古来、巫女は神や霊魂の依り坐であり、口承伝承者でした。ですから、巫女の名前にもそれぞれ意味を持たせています。
阿字は梵語で宇宙は不生不滅であるとの仏教の心理を示しています。神道の巫女の名に不思議と思われるかもしれませんが、龍神は美人を欲しがるという伝承や貧愛の者は蛇道に落ちるという因果譚も仏教説話にありますのと、神仏習合はあたりまえの時代でしたから、道成寺の行者は調伏するために謹請東方青龍清浄…と宇宙の龍王達にに祈っています。ですので龍王の依り坐となる阿字の巫女には相応しい名前なのです。
会津風土記などに織幡淵といわれる場所が出てきますが、水害を防ぐ為に人身御供にされた機織女の伝承があります。

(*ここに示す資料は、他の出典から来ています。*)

### config.mk
export PLATFORM = sky130hd
export DESIGN_NAME = data_mem_arbiter
export DESIGN_NICKNAME = d
export VERILOG_FILES = /design/src/rtl/mips16_pkg.sv /design/src/rtl/arb_pick.sv /design/src/rtl/data_mem_arbiter.sv
export SDC_FILE = /design/constraint.sdc
export NUM_CORES = 1
export LEC_CHECK = 0
export CAP_MARGIN = 20
export CORE_MARGIN = 2
export CORE_UTILIZATION = 44
export DETAILED_ROUTE_END_ITERATION = 10
export PLACE_DENSITY = 0.95
export SLEW_MARGIN = 20
export SYNTH_ARGS = -nofsm -noshare
export SYNTH_HDL_FRONTEND = slang
export SYNTH_SLANG_ARGS = --single-unit
### constraint.sdc
create_clock -name clk -period 3.6 [get_ports clk]
set_input_delay 0.36 -clock clk [delete_from_list [all_inputs] [get_ports clk]]
set_output_delay 0.36 -clock clk [all_outputs]
set_load 0.03 [all_outputs]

他の土地にも機織池の傍らには機織姫神社があったりしますが、水底で女神が機織をしているというものです。また、海に沈む釣鐘を引き上げるために織幡山の前に石を集めて埠頭を築いたという伝承もあり、水と織幡の名は深く結びついています。そして、面白い事に海女が登場する伝承を持つ織幡神社もあります。海女も水底に潜るわけですが、道成寺を建立した醍醐天皇の生母、宮子姫は九海士の海女の娘であり、海女の母親が水底から観音像を拾い安置して祈ったことで宮子姫は美しい髪の美女となって文武天皇の妃になり醍醐天皇の生母になった女性です。まるでシンデレラストリーそのままだと思いませんか。でも、実話らしいのです。

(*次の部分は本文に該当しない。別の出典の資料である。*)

<file path="src/rtl/buzzer_pkg.sv">
// Shared types and constants for the buzzer arbiter.
package buzzer_pkg;

  localparam int unsigned NREQ  = 3;
  localparam int unsigned IDX_W = 2;
  localparam int unsigned CNT_W = 22;

  typedef enum logic [1:0] {
    ST_IDLE = 2'd0,
    ST_BEEP = 2'd1,
    ST_GAP  = 2'd2
  } state_t;

  // Next requester index in round-robin order, wrapping 2 -> 0.
  function automatic logic [IDX_W-1:0] rr_step(input logic [IDX_W-1:0] idx);
    return (idx >= IDX_W'(NREQ - 1)) ? '0 : idx + IDX_W'(1);
  endfunction

endpackage

</file>
<file path="src/rtl/rr_pick3.sv">
// Combinational 3-way round-robin selector: first set mask bit after last_grant.
module rr_pick3
  import buzzer_pkg::*;
(
  input  logic [NREQ-1:0]  mask,
  input  logic [IDX_W-1:0] last_grant,
  output logic             valid,
  output logic [IDX_W-1:0] index
);

  logic [IDX_W-1:0] cand;

  // Walk the requesters starting at last_grant+1; the first hit wins.
  always_comb begin
    valid = 1'b0;
    index = '0;
    cand  = last_grant;
    for (int k = 0; k < NREQ; k++) begin
      cand = rr_step(cand);
      if (!valid && mask[cand]) begin
        valid = 1'b1;
        index = cand;
      end
    end
  end

endmodule

</file>
<file path="src/rtl/buzzer_arbiter.sv">
// Arbitrates beep requests from three sources onto a single horn, one beep
// plus a silent gap per grant, served round-robin.
module buzzer_arbiter
  import buzzer_pkg::*;
#(
  parameter int unsigned BEEP_CYCLES = 2_500_000,
  parameter int unsigned GAP_CYCLES  = 1_250_000
) (
  input  logic             clk,
  input  logic             reset,
  input  logic [NREQ-1:0]  req,
  output logic             playNext,
  output logic [IDX_W-1:0] grant_id,
  output logic             busy,
  output logic             done
);

  localparam logic [CNT_W-1:0] BEEP_LAST = CNT_W'(BEEP_CYCLES - 1);
  localparam logic [CNT_W-1:0] GAP_LAST  = CNT_W'(GAP_CYCLES - 1);

  state_t           state, state_nx;
  logic [CNT_W-1:0] cnt, cnt_nx;
  logic [NREQ-1:0]  pending, pending_nx;
  logic [IDX_W-1:0] last_grant, last_nx;
  logic [IDX_W-1:0] grant_nx;
  logic             play_nx, busy_nx, done_nx;
  logic             grant_go;
  logic             pick_valid;
  logic [IDX_W-1:0] pick_index;
  logic [NREQ-1:0]  req_all;

  // Fresh pulses count immediately so a request is served the cycle after it lands.
  assign req_all = req | pending;

  rr_pick3 u_pick (
    .mask       (req_all),
    .last_grant (last_grant),
    .valid      (pick_valid),
    .index      (pick_index)
  );

  // State, counter, bookkeeping and registered outputs.
  always_ff @(posedge clk) begin
    if (reset) begin
      state      <= ST_IDLE;
      cnt        <= '0;
      pending    <= '0;
      last_grant <= IDX_W'(NREQ - 1);
      grant_id   <= '0;
      playNext   <= 1'b0;
      busy       <= 1'b0;
      done       <= 1'b0;
    end else begin
      state      <= state_nx;
      cnt        <= cnt_nx;
      pending    <= pending_nx;
      last_grant <= last_nx;
      grant_id   <= grant_nx;
      playNext   <= play_nx;
      busy       <= busy_nx;
      done       <= done_nx;
    end
  end

  // Next-state and counter: counter restarts at zero on every state entry.
  always_comb begin
    state_nx = state;
    cnt_nx   = cnt + CNT_W'(1);
    grant_go = 1'b0;
    unique case (state)
      ST_IDLE: begin
        cnt_nx = '0;
        if (pick_valid) begin
          state_nx = ST_BEEP;
          grant_go = 1'b1;
        end
      end
      ST_BEEP: begin
        if (cnt == BEEP_LAST) begin
          state_nx = ST_GAP;
          cnt_nx   = '0;
        end
      end
      ST_GAP: begin
        if (cnt == GAP_LAST) begin
          cnt_nx = '0;
          if (pick_valid) begin
            state_nx = ST_BEEP;
            grant_go = 1'b1;
          end else begin
            state_nx = ST_IDLE;
          end
        end
      end
      default: begin
        state_nx = ST_IDLE;
        cnt_nx   = '0;
      end
    endcase
  end

  // Output and bookkeeping next values, registered alongside the state.
  always_comb begin
    pending_nx = pending | req;
    last_nx    = last_grant;
    grant_nx   = grant_id;
    if (grant_go) begin
      pending_nx[pick_index] = 1'b0;
      last_nx                = pick_index;
      grant_nx               = pick_index;
    end
    play_nx = (state_nx == ST_BEEP);
    busy_nx = (state_nx != ST_IDLE);
    done_nx = (state == ST_BEEP) && (state_nx == ST_GAP);
  end

endmodule

</file>
<file path="config.mk">
export PLATFORM = sky130hd
export DESIGN_NAME = buzzer_arbiter
export DESIGN_NICKNAME = d
export VERILOG_FILES = /design/src/rtl/buzzer_pkg.sv /design/src/rtl/rr_pick3.sv /design/src/rtl/buzzer_arbiter.sv
export SDC_FILE = /design/constraint.sdc
export NUM_CORES = 1
export LEC_CHECK = 0
export ABC_CLOCK_PERIOD_IN_PS = 2600
export BUFFER_PORTS_ARGS = -buffer_cell sky130_fd_sc_hd__buf_2
export CORE_ASPECT_RATIO = 1.25
export CORE_UTILIZATION = 48
export CTS_CLUSTER_DIAMETER = 40
export DETAILED_ROUTE_END_ITERATION = 10
export PLACE_DENSITY = 0.77
export RECOVER_POWER = 50
export SETUP_SLACK_MARGIN = 0.1
export SKIP_CTS_REPAIR_TIMING = 1
export SLEW_MARGIN = 20
export SYNTH_ARGS = -nofsm -noshare
export SYNTH_HDL_FRONTEND = slang
export SYNTH_HIERARCHICAL = 1
export SYNTH_SLANG_ARGS = --single-unit
</file>
<file path="constraint.sdc">
create_clock -name clk -period 2.6 [get_ports clk]
set_clock_uncertainty 0.1 [all_clocks]
set_input_delay 0.13 -clock clk [delete_from_list [all_inputs] [get_ports clk]]
set_output_delay 0.13 -clock clk [all_outputs]
set_load 0.01 [all_outputs]
</file>
==> results.py, run 1 <==
metrics = {
    "outcome": {
        "status": "finished, final reports clean",
    },
    "setup_path": {
        "crit_required_ps": 2670,
        "critical_path_buf_inv_count": 0,
        "cp_slowest_cell": "or4_1",
        "cp.arrival_ps": 2430,
        "critPathMaxStageDelay_ps": 600,
        "r2r_slack_ps": 230,
        "path_cells": "or4b_1, or4_1, o31ai_1, a211o_4, nor2_1",
        "critPathKind": "flop to flop",
        "path_max_fanout": 22,
        "cp_top_family": "simple AND/OR/NAND/NOR gates",
        "crit_path_start_kind": "flop",
        "endpoint_kind": "flop",
    },
    "detailed_routing": {
        "ant_nets": 0,
        "drtPass1Iterations": 4,
        "wl_per_cell_um": 12.5,
        "viasPerCell": 5.31,
        "drc": 0,
        "drt_iter0_drc": 36,
        "vias": 1249,
        "finalWirelength_um": 2930,
    },
    "yosys": {
        "synth_warnings": 6,
        "syn_nets": 193,
        "synth-seq-cells": 33,
        "synthCells": 183,
        "synth.largest_area_cell": "dfxtp_1",
        "synth_top_area_share_pct": 41.2,
        "synth_fa_ha_area_share_pct": 3.90,
        "ys_seq_area_share_pct": 41.2,
        "synthSimpleGateAreaFrac_pct": 27.5,
        "synth-xor-area-share_pct": 10.9,
        "avgSynthCellArea_um2": 8.77,
        "synth.area.mux_share_pct": 1.25,
        "synth.distinct_cells": 41,
        "synth_area_mm2": 0.00161,
        "synth_compound_area_share_pct": 10.1,
        "synthTopCellsByArea": "dfxtp_1 (41%), nor2_1 (8.7%), xor2_1 (7.1%), ha_1 (3.9%), xnor2_1 (3.8%)",
        "synth_top_family_by_area": "simple AND/OR/NAND/NOR gates",
    },
    "global_routing": {
        "grt_pass1_vias": 1172,
        "track_usage_pct": 19.0,
        "grt_overflow": 0,
        "grt_pass1_wl_um": 4830,
        "grt_max_degree": 23,
        "antenna_found_initial": 0,
    },
    "cts": {
        "clk_path_buf_depth": 2,
        "htreeDepth": 2,
        "clkLatencyLatePin_ps": 290,
        "cts_made_buffers": 5,
        "clk_pin_slew_worst_paths_ps": 70,
        "clockRootBuffer": "clkbuf_8",
        "cts_num_sinks": 33,
        "cts_tree": "built",
    },
    "layout": {
        "drive_gt1_share_pct": 9.60,
        "syn_to_final_growth_pct": 10.9,
        "n_fill_cell": 318,
        "layout_common_cells": "nor2_1 (37), dfxtp_1 (33), nand2_1 (13), xor2_1 (13), inv_1 (12)",
        "fin_nets": 207,
        "final_common_cell": "nor2_1",
        "fin_area_mm2": 0.00178,
        "final_cells": 235,
        "diodes": 0,
    },
    "timing": {
        "max_slew_margin_pct": 58.1,
        "hold_viol": 0,
        "max_freq_mhz": 422,
        "maxSlewViolCount": 0,
        "rsz0062_at_grt": "no",
        "tns_ps": 0,
        "tightestPinTransition_ps": 624,
        "min_period_over_period_pct": 91.0,
        "setup_viol": 0,
        "period_needed_ps": 2370,
        "hold_ws_ps": 30.7,
    },
    "die": {
        "die_h_um": 66.7,
        "die-area_mm2": 0.00358,
        "start_util_pct": 50.3,
        "core-area_mm2": 0.00319,
        "io_pins": 10,
        "die_w_um": 53.7,
        "row_count": 23,
    },
    "placed_design": {
        "placed_cells_incl_taps": 227,
        "postPlaceCellArea_mm2": 0.00168,
        "gp_congestion": 0.796,
        "dp_hpwl_um": 2080,
        "port_buffers": 9,
    },
    "worst_hold_path": {
        "min-delay-path-class": "input port to flop",
    },
    "power_and_ir_drop": {
        "p_leak_nw": 0.640,
        "p_per_area_mw_per_mm2": 586,
        "peakVddDrop_uv": 337,
    },
    "flow_run": {
        "maxCapViolCount": 0,
    },
}
==> area by class of cell <==
type	count	area, um2	area share [%]
multi-input cells	133	866	48.6
flip-flops and latches	33	661	37.1
clock buffers	7	96.3	5.41
repair buffers	12	61.3	3.44
well taps	37	46.3	2.60
inverters	12	45.0	2.53
clock inverters	1	5.00	0.281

天音は、この道成寺縁起から名付けています。道成寺はそもそも天音山全体のことで、「カネ無く響く天音山は道成寺の寺」とあります。天つ空に響く梵鐘の音は人々の煩悩を払い、魔を寄せ付けぬ音でもあるのです。平安無事を祈る人々の願いが込められています。たとえ実物の鐘がなくとも、天音山には鐘の音が響いていたことでしょう。
◎道成寺物語のそもそも
道成寺は天台宗のお寺ですから法華経は根本教義のひとつです。
ですから、日本法華経験記の物語と道成寺は深い縁があったのですね。
日本の天台宗は唐に渡って天台教学を学び禅と密教の修行をした最澄が延暦25年(806年)に開きました。道成寺の開基は養老三年(719年)ですから、道成寺はもともと由緒のあるお寺で千手観世音の霊域とされています。道成寺が開かれたのは文武天皇の夫人となった宮子姫の祈願からですが、奈良の東大寺を建立した聖武天皇の生母となった女性です。そして、宮子姫はもともと海女の娘でした。海女による漁法は古くから行われており、紀伊半島の魚介類は朝廷に献上される神饌でもあったのです。
時代が変遷していく中で、古刹の道成寺も唐からもたらされた天台宗を取り入れていくわけですが、神道と結びついた仏教は、仏教説話の中で日本人の精神や芸能に大きな影響をもたらしてきました。たとえば、「鶴の恩返し」のお話も説話のひとつです。
ところで、天台宗では、密教の護摩による祈祷も行われています。護摩は火祭りという意味です。火は俗世の穢れを焼き払い願いを聞き届けてくれるものです。全国各地に火祭りがあるのはその為です。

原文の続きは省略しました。